Some partial simulation results are given in Section IV, while Section V provides concluding remarks.

II. BACKGROUND

A. Burrows Wheeler Transform

An enormous amount of complicated problems has been solved by performing a transformation from one form into another in mathematics, especially in the area of digital signal processing. Burrows and Wheeler [13], [14] have released the details of a transformation function that opens the door to some revolutionary new data compression techniques. The Burrows Wheeler Transform or BWT can transform a block of data into a format that is extremely well suited for compression. Most of today's familiar lossless compression algorithms operate in streaming mode, reading a single byte or a few bytes at a time. The BWT is performed on an entire block of data at once. This transformation takes a block of data and rearranges it using a sorting algorithm. The resulting output block contains exactly the same data elements it started with, differing only in their ordering.

Fig. 2. The original set of strings (S0) associated with the buffer.

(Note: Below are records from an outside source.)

`config.mk`:
```
export PLATFORM = sky130hd
export DESIGN_NAME = ifu_fetch
export DESIGN_NICKNAME = d
export VERILOG_FILES = /design/src/rtl/npc_pkg.sv /design/src/rtl/ifu_fetch.sv
export SDC_FILE = /design/constraint.sdc
export NUM_CORES = 1
export LEC_CHECK = 0
export CORE_MARGIN = 8
export CORE_UTILIZATION = 40
export DETAILED_ROUTE_END_ITERATION = 6
export PLACE_DENSITY = 0.8
export SYNTH_ARGS = -nofsm -noshare
export SYNTH_HDL_FRONTEND = slang
export SYNTH_SLANG_ARGS = --single-unit
```
`constraint.sdc`:
```
create_clock -name clk -period 2.65 [get_ports clk]
set_input_delay 0.53 -clock clk [delete_from_list [all_inputs] [get_ports clk]]
set_output_delay 0.53 -clock clk [all_outputs]
set_load 0.02 [all_outputs]
```
`src/rtl/npc_pkg.sv`:
```
// Shared definitions for the NPC core front end.
// FSM encodings, response codes and fetch defaults.
package npc_pkg;

  localparam logic [2:0] S_IDLE = 3'd0;
  localparam logic [2:0] S_REQ  = 3'd1;
  localparam logic [2:0] S_RESP = 3'd2;
  localparam logic [2:0] S_OUT  = 3'd3;
  localparam logic [2:0] S_NPC  = 3'd4;

  localparam logic [1:0]  RESP_OKAY    = 2'b00;
  localparam logic [31:0] DEF_RESET_PC = 32'h8000_0000;
  localparam logic [31:0] INST_ZERO    = 32'h0000_0000;

  function automatic logic misaligned(
    input logic [31:0] addr
  );
    return addr[1:0] != 2'b00;
  endfunction

endpackage

```
`src/rtl/ifu_fetch.sv`:
```
// RV32E instruction fetch unit: one fetch in flight,
// PC held here, word handed to decode, next PC taken back.
module ifu_fetch
  import npc_pkg::*;
#(
  parameter logic [31:0] RESET_PC = DEF_RESET_PC
) (
  input  logic        clk,
  input  logic        rst_n,
  output logic        imem_arvalid,
  output logic [31:0] imem_araddr,
  input  logic        imem_arready,
  input  logic        imem_rvalid,
  input  logic [31:0] imem_rdata,
  input  logic [1:0]  imem_rresp,
  output logic        imem_rready,
  output logic        out_valid,
  input  logic        out_ready,
  output logic [31:0] out_inst,
  output logic [31:0] out_pc,
  output logic        out_fault,
  input  logic        npc_valid,
  input  logic [31:0] npc,
  output logic        npc_ready,
  output logic [31:0] perf_fetch_cnt
);

  logic [2:0]  state;
  logic [31:0] pc;
  logic [31:0] inst_q;
  logic        fault_q;
  logic [31:0] cnt;

  always_ff @(posedge clk) begin
    if (!rst_n) begin
      state   <= S_IDLE;
      pc      <= RESET_PC;
      inst_q  <= INST_ZERO;
      fault_q <= 1'b0;
      cnt     <= '0;
    end else begin
      unique case (1'b1)
        (state == S_IDLE): state <= S_REQ;
        (state == S_REQ): begin
          if (imem_arready) state <= S_RESP;
        end
        (state == S_RESP): begin
          if (imem_rvalid) begin
            if (imem_rresp == RESP_OKAY) begin
              inst_q  <= imem_rdata;
              fault_q <= 1'b0;
            end else begin
              inst_q  <= INST_ZERO;
              fault_q <= 1'b1;
            end
            state <= S_OUT;
          end
        end
        (state == S_OUT): begin
          if (out_ready) begin
            cnt   <= cnt + 32'd1;
            state <= S_NPC;
          end
        end
        (state == S_NPC): begin
          if (npc_valid) begin
            pc <= npc;
            // a misaligned target never reaches memory
            if (misaligned(npc)) begin
              inst_q  <= INST_ZERO;
              fault_q <= 1'b1;
              state   <= S_OUT;
            end else begin
              state <= S_REQ;
            end
          end
        end
        default: state <= S_IDLE;
      endcase
    end
  end

  assign imem_arvalid   = (state == S_REQ);
  assign imem_rready    = (state == S_RESP);
  assign out_valid      = (state == S_OUT);
  assign npc_ready      = (state == S_NPC);
  assign imem_araddr    = pc;
  assign out_pc         = pc;
  assign out_inst       = inst_q;
  assign out_fault      = fault_q;
  assign perf_fetch_cnt = cnt;

endmodule

```
==> results of run 1 <==
==> stage by stage <==
| step | std cells | cell area (um^2) | utilization, % |
|---|---|---|---|
| 5_1_grt | 772 | 6289 | 61.47 |
| 4_1_cts | 772 | 6289 | 61.47 |
| 2_1_floorplan | 466 | 4167 | - |
| 6_report | 772 | 6289 | 61.47 |
| 3_5_place_dp | 756 | 6107 | 59.69 |
| 3_3_place_gp | 756 | 6107 | 59.69 |
==> power groups by stage <==
stage | Sequential (mW) | Combinational, mW | Clock, mW
3_5_place_dp | 1.58 | 0.318 | 0
4_1_cts | 1.54 | 0.319 | 0.954
2_1_floorplan | 1.59 | 0.118 | 0
6_report | 1.54 | 0.318 | 0.928
5_1_grt | 1.55 | 0.341 | 1.02
3_3_place_gp | 1.58 | 0.314 | 0
==> sequential cells by signal, indices dropped and copies added, names as in the netlist <==
signal          cells
imem_araddr        32
out_inst           32
perf_fetch_cnt     32
state               3
out_fault           1
==> how the worst max path moves through the flow <==
stage,start,to,depth (start not counted)
after floorplan,perf_fetch_cnt[0],perf_fetch_cnt[28],6
after global placement,out_ready,perf_fetch_cnt[28],5
after detailed placement,out_ready,perf_fetch_cnt[26],5
after CTS,state[1],imem_rready,4
after global routing,state[0],out_valid,3
final,state[0],out_valid,3
==> placed cells by master (no fill, tap or decap), types with 4 or more instances in the layout <==
master           synthesis  layout
a21oi_1                 48      48
o31ai_1                 14      14
nand2b_1                 6       6
and4_2                   4       4
nand2_1                 78      78
nor4_1                   7       7
inv_1                    9       9
mux2i_1                  6       6
nor2_1                  19      19
a22o_1                  32      32
or4_1                   14      14
xor2_1                   4       4
xnor2_1                  7       7
dfxtp_1                100     100
clkdlybuf4s50_1          0     204
o21ai_0                  4       4
nand4_1                  7       7
clkbuf_8                 2       9
buf_4                   32      14
nand3_1                 10      10
==> routing by layer <==
metal | global-route usage (%) | vias to the layer above | share of wire (%)
li1 | - | 1949 | -
met1 | 19.29 | 1854 | 40
met2 | 32.08 | 165 | 49
met3 | 7.098 | 26 | 8.4
met4 | 8.487 | 0 | 3.1
met5 | 0 | - | 0
==> cell type report <==
type                       instances  area, um^2  share of cell area (%)
timing repair buffer             218        2147                   34.14
sequential                       100        2002                   31.83
multi-input combinational        292        1750                   27.84
tap                              136       170.2                   2.706
clock buffer                       9       123.9                   1.970
clock inverter                     7       57.56                  0.9152
inverter                          10       37.54                  0.5969
==> logic make-up after synthesis <==
group / Yosys count
muxes: 6
buffers and inverters: 74
and+or+nand+nor: 166
AOI/OAI and AO/OA: 108
xor gates and xnor gates: 11
DFF: 100
adders and majority gates: 1
==> critical path: stages (launching register included) <==
cell	delay [ps]
dfxtp_1	570
nand2b_1	190
nor2_1	130
clkdlybuf4s50_1	640
==> impl_metrics.csv, run 1 <==
group,metric,value,unit
yosys,syn_area,4166,um^2
cells_and_area,syn_to_final_growth,50.93,%
floorplan,die_y,118.1,um
hold_path,min_to,"perf_fetch_cnt[31]",
placed_design,hpwlAfterDp,10.10,mm
sta,setup_ws,225.5,ps
placed_design,finalWeightedCongestion,0.8480,
worst_setup_path,cp_data_arrival_time,1890,ps
routing,detail-route-antenna-nets,0,
routing,drt-initial-drc-count,253,
power_and_ir_drop,p_int,2.053,mW
hold_path,holdCritPathClass,"reg -> reg",
hold_path,worstHoldStart,"perf_fetch_cnt[31]",
cells_and_area,final_layout_size_suffix_gt1_share,6.447,%
clocking,hold_buffers,0,
yosys,synth_cell_type_count,42,
worst_setup_path,critPathMaxFanout,11,
worst_setup_path,r2r_slack,450,ps
cells_and_area,antenna_cells,0,
yosys,synth_largest_area_cell,"dfxtp_1",
yosys,ys_seq_elements,100,
power_and_ir_drop,p_leak,2.117,nW
yosys,synth_top_family_by_area,"simple AND/OR/NAND/NOR gates",
floorplan,io_pins,205,
worst_setup_path,critPathCaptureType,"output port",
placed_design,port_buffers,204,
floorplan,dieWidth,118.1,um
yosys,synth_edf_count,0,
yosys,synthMuxAreaShare,1.441,%
sta,max_freq,0.4125,GHz
clocking,cts_tree,"built",
power_and_ir_drop,power_density,443.4,nW/um^2
clocking,clk_latency,370,ps
sta,maxSlewHeadroom,58.94,%
routing,via_count,3994,
grt,grt-ovfl-total,0,
yosys,ys.flop_type,"dfxtp_1",
yosys,synth-simple-area-share,20.27,%
clocking,ctsRootBufferMaster,"clkbuf_8",
cells_and_area,nets,704,
floorplan,core-area,10230,um^2
sta,fin_tns_setup,0,ps
routing,wl,13.23,mm
power_and_ir_drop,finalPower,2.788,mW
clocking,cts.sinks,100,
clocking,cts_made_buffers,9,
routing,avgViaCountPerCell,5.174,
sta,drv_slew,0,
clocking,post-cts-setup-buffers,0,
yosys,synth.area.top_cells,"dfxtp_1, nand2_1, a22o_1",
power_and_ir_drop,switching_power,0.7356,mW
routing,drt_first_pass_iters,4,
yosys,syn_nets,539,
routing,drc,0,
yosys,synth_xor_area_share,2.312,%
clocking,htreeDepth,3,
sta,timing.hold.ws,475.4,ps
cells_and_area,fill_cells,885,
sta,rsz0062_at_grt,"no",
yosys,syn_inst,466,
clocking,post_cts_resized,0,
worst_setup_path,r2r-end,"perf_fetch_cnt[26]",
sta,min_period_over_period,91.49,%
grt,grt_start_max_net_pins,61,
sta,finClkSkew,17.14,ps
yosys,yosysWarnings,0,
hold_path,hold_depth,2,
run,drv_cap,0,
sta,hold_viol,0,
grt,grt_pass1_wl,21.29,mm
power_and_ir_drop,p_clk_share,33.3,%
sta,min_period,2425,ps
routing,avgRoutedWirePerCell,17.14,um
worst_setup_path,startpoint_type,"register",
grt,first_global_vias,4137,
sta,setup_violations,0,
yosys,synth_compound_area_share,17.42,%
yosys,syn_area_per_cell,8.941,um^2
power_and_ir_drop,combinationalPowerShare,11.4,%
floorplan,dieArea,13940,um^2
placed_design,pre_cts_slack,99.49,ps
floorplan,rows,37,
worst_setup_path,r2r_cells,5,
floorplan,initial_core_util,40.72,%
grt,antenna_found_initial,0,
clocking,clk_pin_slew,100,ps
power_and_ir_drop,p_seq_share,55.3,%
yosys,ys_top_cells_by_count,"dfxtp_1, nand2_1, a21oi_1",
yosys,synth_top_area_share,48.05,%
yosys,synth-adder-area-share,0.3003,%
sta,tightest_slew,616.0,ps
yosys,async_flop_share,0,%
grt,grtUsageTotal,18.47,%
worst_setup_path,crit_required,2120,ps
power_and_ir_drop,irDropWorstVdd,299.1,uV
run_status,outcome,"complete, no violations",
power_and_ir_drop,swShare,26.38,%
yosys,ys_seq_area_share,48.05,%
worst_setup_path,rr_startpoint,"perf_fetch_cnt[0]",
worst_setup_path,critPathKind,"reg -> out",
clocking,clockBufferDepth,2,
yosys,yosysMostFrequentCell,"dfxtp_1",
(Power assumes the default switching activity.)
==> inputs of run 2 (changes only) <==
- MAX_ROUTING_LAYER: not set -> met4
==> impl_metrics.csv, run 2 (same netlist as run 1, synthesis figures left out) <==
group,metric,value,unit
power_and_ir_drop,finalPower,2.784,mW
power_and_ir_drop,p_leak,2.117,nW
worst_setup_path,critPathKind,"reg -> out",
sta,min_period,2423,ps
worst_setup_path,critPathCaptureType,"output port",
grt,grtUsageTotal,19.00,%
routing,drt_first_pass_iters,4,
cells_and_area,syn_to_final_growth,50.93,%
clocking,cts.sinks,100,
routing,detail-route-antenna-nets,0,
placed_design,finalWeightedCongestion,0.8613,
floorplan,core-area,10230,um^2
placed_design,pre_cts_slack,99.49,ps
floorplan,rows,37,
worst_setup_path,r2r_cells,5,
sta,timing.hold.ws,475.3,ps
clocking,cts_tree,"built",
clocking,ctsRootBufferMaster,"clkbuf_8",
run,drv_cap,0,
sta,finClkSkew,14.33,ps
cells_and_area,fin_cells,772,
grt,first_global_vias,4142,
sta,max_freq,0.4127,GHz
sta,setup_violations,0,
clocking,htreeDepth,3,
floorplan,io_pins,205,
cells_and_area,nets,704,
grt,grt-ovfl-total,0,
clocking,post_cts_resized,0,
run_status,outcome,"complete, no violations",
hold_path,holdCritPathClass,"reg -> reg",
routing,avgViaCountPerCell,5.184,
cells_and_area,final_layout_size_suffix_gt1_share,6.447,%
sta,drv_slew,0,
clocking,clk_latency,360,ps
routing,drt-initial-drc-count,220,
power_and_ir_drop,irDropWorstVdd,299.1,uV
placed_design,dpl_cell_area,6107,um^2
cells_and_area,final_util,61.47,%
clocking,clockBufferDepth,2,
routing,avgRoutedWirePerCell,17.14,um
floorplan,dieWidth,118.1,um
floorplan,dieArea,13940,um^2
sta,rsz0062_at_grt,"no",
clocking,hold_buffers,0,
hold_path,hold_depth,2,
placed_design,hpwlAfterDp,10.10,mm
worst_setup_path,critPathMaxFanout,9,
sta,fin_tns_setup,0,ps
placed_design,dp_cells,756,
worst_setup_path,startpoint_type,"register",
sta,setup_ws,227.0,ps
sta,maxSlewHeadroom,58.40,%
routing,via_count,4002,
cells_and_area,final_common_cell,"clkdlybuf4s50_1",
cells_and_area,mostFrequentLayoutCells,"clkdlybuf4s50_1, dfxtp_1, nand2_1, a21oi_1, a22o_1",
sta,hold_viol,0,
routing,drc,0,
grt,antenna_found_initial,0,
sta,min_period_over_period,91.43,%
cells_and_area,stdcell_area,6289,um^2
grt,grt_pass1_wl,21.28,mm
routing,wl,13.23,mm
clocking,cts_made_buffers,9,
floorplan,die_y,118.1,um
worst_setup_path,crit_required,2120,ps
power_and_ir_drop,power_density,442.7,nW/um^2
floorplan,initial_core_util,40.72,%
cells_and_area,antenna_cells,0,
placed_design,port_buffers,204,
sta,tightest_slew,624.0,ps
clocking,clk_pin_slew,90,ps
worst_setup_path,cp_data_arrival_time,1890,ps
grt,grt_start_max_net_pins,61,
clocking,post-cts-setup-buffers,0,
-- run 2: cell type report --
type / count / area [um^2]
fillers: 885 / 3943
repair buffers: 218 / 2147
flip-flops and latches: 100 / 2002
multi-input cells: 292 / 1750
well taps: 136 / 170.2
clock buffers: 9 / 123.9
clock inverters: 7 / 57.56
inverters: 10 / 37.54
-- run 2: metal layers --
layer	global-route usage [%]	wire length, um	up-vias
met5	-	0	-
met4	8.487	342	0
met3	6.139	950	22
met2	32.08	6548	172
met1	19.90	5389	1859
li1	-	-	1949
-- run 2: report_power, final --
group,internal [mW],switching (mW)
Clock,0.355,0.568
Sequential,1.52,0.0206
Combinational,0.175,0.143
Total,2.05,0.731
-- run 2: path summary, 6_finish.rpt --
path / from / end / slack (ps)
min: perf_fetch_cnt[31] / perf_fetch_cnt[31] / 480
max reg2reg: perf_fetch_cnt[0] / perf_fetch_cnt[26] / 440
max: state[1] / imem_rready / 230
min reg2reg: perf_fetch_cnt[31] / perf_fetch_cnt[31] / 480
-- run 2: worst max-delay path: stages (launching register included) --
cell             delay [ps]
dfxtp_1                 400
buf_4                   180
nand2b_1                190
nor2_1                  140
clkdlybuf4s50_1         640
==> inputs of run 3 (changes only) <==
- REMOVE_ABC_BUFFERS: not set -> 1
==> impl_metrics.csv, run 3 (same netlist as run 1, synthesis figures left out) <==
group,metric,value,unit
routing,wl,13.96,mm
floorplan,dieWidth,118.1,um
clocking,cts.sinks,100,
worst_setup_path,critPathMaxFanout,11,
power_and_ir_drop,p_clk_share,36.9,%
run,drv_cap,0,
power_and_ir_drop,swShare,23.64,%
sta,finClkSkew,14.36,ps
clocking,ctsRootBufferMaster,"clkbuf_8",
worst_setup_path,r2r-end,"perf_fetch_cnt[28]",
worst_setup_path,r2r_slack,490,ps
sta,min_period_over_period,93.33,%
sta,hold_viol,0,
grt,grt_start_max_net_pins,61,
worst_setup_path,cp_data_arrival_time,1940,ps
grt,grtUsageTotal,20.25,%
clocking,htreeDepth,3,
run_status,outcome,"complete, no violations",
routing,avgViaCountPerCell,5.336,
worst_setup_path,critical_path.slowest_cell,"clkdlybuf4s50_1",
hold_path,holdCritPathClass,"reg -> reg",
power_and_ir_drop,switching_power,0.6974,mW
cells_and_area,nets,702,
worst_setup_path,critPathCaptureType,"output port",
sta,maxSlewHeadroom,58.11,%
routing,wl_met2,7.149,mm
cells_and_area,final_layout_size_suffix_gt1_share,6.003,%
clocking,clk_pin_slew,100,ps
cells_and_area,syn_to_final_growth,51.53,%
worst_setup_path,startpoint_type,"register",
sta,setup_violations,0,
worst_setup_path,cp_cell_sequence,"nand2b_1 > nor2_1 > clkdlybuf4s50_1",
routing,detail-route-antenna-nets,0,
placed_design,finalWeightedCongestion,0.8464,
clocking,post_cts_resized,0,
cells_and_area,antenna_cells,0,
power_and_ir_drop,p_seq_share,52.3,%
floorplan,core-area,10230,um^2
floorplan,dieArea,13940,um^2
grt,grt_pass1_wl,22.29,mm
routing,drt-initial-drc-count,360,
cells_and_area,final_common_cell,"clkdlybuf4s50_1",
sta,fin_tns_setup,0,ps
cells_and_area,mostFrequentLayoutCells,"clkdlybuf4s50_1, dfxtp_1, nand2_1, a21oi_1, a22o_1",
power_and_ir_drop,irDropWorstVdd,238.9,uV
worst_setup_path,cpPeakStageDelay,660,ps
sta,max_freq,0.4043,GHz
floorplan,io_pins,205,
clocking,hold_buffers,0,
worst_setup_path,rr_startpoint,"state[0]",
clocking,post-cts-setup-buffers,0,
routing,avgRoutedWirePerCell,18.16,um
placed_design,hpwlAfterDp,10.58,mm
sta,tightest_slew,628.4,ps
power_and_ir_drop,p_int,2.253,mW
routing,wl_met1,5.705,mm
grt,grt-ovfl-total,0,
worst_setup_path,critPathKind,"reg -> out",
power_and_ir_drop,p_leak,2.122,nW
placed_design,port_buffers,204,
cells_and_area,fill_cells,823,
routing,via_count,4103,
routing,drc,0,
power_and_ir_drop,power_density,467.3,nW/um^2
sta,drv_slew,0,
cells_and_area,fin_cells,769,
sta,min_period,2473,ps
grt,antenna_found_initial,0,
floorplan,die_y,118.1,um
power_and_ir_drop,combinationalPowerShare,10.8,%
worst_setup_path,r2r_cells,4,
grt,first_global_vias,4001,
floorplan,rows,37,
worst_setup_path,critPathCapture,"imem_arvalid",
power_and_ir_drop,finalPower,2.951,mW
floorplan,initial_core_util,40.72,%
routing,route.met3.wl,870,um
sta,rsz0062_at_grt,"no",
clocking,cts_tree,"built",
worst_setup_path,crit_required,2120,ps
routing,dr.max_layer_used,"met4",
placed_design,dp_cells,754,
clocking,cts_made_buffers,9,
clocking,clk_latency,370,ps
worst_setup_path,cp-startpoint,"state[0]",
clocking,clockBufferDepth,2,
routing,drt_first_pass_iters,7,
## run 3: cell count changes in the layout (fill, tap and decap cells not counted)
cell / change
inv_6: -1
clkbuf_8: +1
inv_8: -1
clkinv_2: -1
bufinv_16: +2
buf_4: -2
clkinv_4: -1
## run 3: per-layer routing
layer / track usage, % / up-vias
met4: 7.606 / 0
li1: - / 1944
met1: 22.81 / 1973
met5: - / -
met3: 4.892 / 16
met2: 34.07 / 170
## run 3: critical path: cells and delay by family, from the launching register on
kind	cells	cell delay (ps)
buf+inv	1	660
flops	1	600
simple gates	2	320
## run 3: area by class of cell
| cell class | instances | area (um^2) | share of cell area, % |
|---|---|---|---|
| well taps | 136 | 170.2 | 2.695 |
| clock buffers | 10 | 137.6 | 2.180 |
| inverters | 10 | 37.54 | 0.5945 |
| flip-flops and latches | 100 | 2002 | 31.71 |
| repair buffers | 216 | 2132 | 33.77 |
| multi-input cells | 292 | 1750 | 27.72 |
| clock inverters | 5 | 83.83 | 1.328 |
## run 3: how the worst min path moves through the flow
stage	start	slack, ps	endpoint	depth (start not counted)
after CTS	imem_araddr[19]	480	imem_araddr[19]	2
final	imem_araddr[19]	470	imem_araddr[19]	2
after detailed placement	out_inst[14]	460	out_inst[14]	1
after global placement	imem_araddr[25]	450	imem_araddr[25]	2
after floorplan	perf_fetch_cnt[31]	540	perf_fetch_cnt[31]	2
after global routing	out_inst[15]	500	out_inst[15]	1
## run 3: through the flow
step	worst slack [ps]	util (%)	area [um^2]	hold slack, ps
2_1_floorplan	-635.3	-	3779	537.8
3_3_place_gp	62.94	59.55	6092	454.6
3_5_place_dp	8.572	59.55	6092	458.3
4_1_cts	173.4	61.71	6314	478.5
5_1_grt	18.96	61.71	6314	496.5
6_report	176.9	61.71	6314	473.7
## run 3: power groups by stage
| stage | Clock [mW] | Sequential, mW | Combinational (mW) |
|---|---|---|---|
| 6_report | 1.09 | 1.54 | 0.318 |
| 5_1_grt | 1.15 | 1.55 | 0.342 |
| 4_1_cts | 1.11 | 1.54 | 0.319 |
| 3_5_place_dp | 0 | 1.58 | 0.317 |
| 3_3_place_gp | 0 | 1.58 | 0.313 |
| 2_1_floorplan | 0 | 1.60 | 0.0890 |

Fig. 3. The set of strings after sorting.

S0 D R D O B B S

S1 R D O B B S D

S2 D O B B S D R

S3 O B B S D R D

S4 B B S D R D O

S5 B S D R D O B

S6 S D R D O B B

S4 B B S D R D O

S5 B S D R D O B

S2 D O B B S D R

S0 D R D O B B S

S3 O B B S D R D

S1 R D O B B S D

S6 S D R D O B B

F L

360

The transformation is a reversible process, meaning thereby that the original ordering of the data elements can be restored with no loss of fidelity. Also, a block of data transformed by the Burrows Wheeler transformation (BWT) can be compressed using any or a combination of standard techniques. The BWT is explained using a sample string “DRDOBBS”, which contains 7 bytes of data. In order to perform the BWT, the first thing is to treat a string S, of length N, as if it actually contains N different strings, with each character in the original string being the start of a specific string that is N bytes long. It is also treated at the buffer as if the last character wraps around back to the first. As shown in Fig. 2, the matrix is formed by rotating the original sequence of the string. Then the matrix of Fig. 2 is lexicographically sorted. After sorting, the set of strings is arranged as shown in Fig. 3. There are two important points to be noted in this figure. First, though the strings have been sorted, it is important to keep track of which string has which position in the original set. So, it is known that the string 0 (S0), the original unsorted string, has now moved down to row 4 in the array in Fig. 3. Second, the first and last columns in the resulting matrix should be marked with special designations (F and L in Fig. 3). The column F contains all the characters in the original string in sorted order. So the original string "DRDOBBS" is represented in F as "BBDDORS". The characters in column L do not appear to be in any particular order, but in fact they have an interesting property. Each of the characters in L is the prefix character to the string that starts in the same row in column F. The actual output of the BWT, oddly enough, consists of two things: a copy of column L, and the primary index, an integer indicating which row contains the original first character of the buffer B. So, performing the BWT on the original string generates the output string L which contains "OBRSDDB", and a primary index of 5. The integer 5 is found easily enough since the original first character of the buffer will always be found in column L in the row that contains S1. Since S1 is simply S0 rotated left by a single character position, the very first character of the buffer is rotated into the last column of the matrix. Therefore, locating S1 is equivalent to locating the buffer's first character position in L.

B. Huffman Coding

The Huffman coding is a lossless data compression coding technique that uses a small number of bits to encode common characters. It uses a specific method for choosing the representation for each symbol, resulting in a prefix-free code (that is, the bit string representing some particular symbol is never a prefix of the bit string representing any other symbol) that expresses the most common characters using shorter strings of bits than are used for less common source symbols.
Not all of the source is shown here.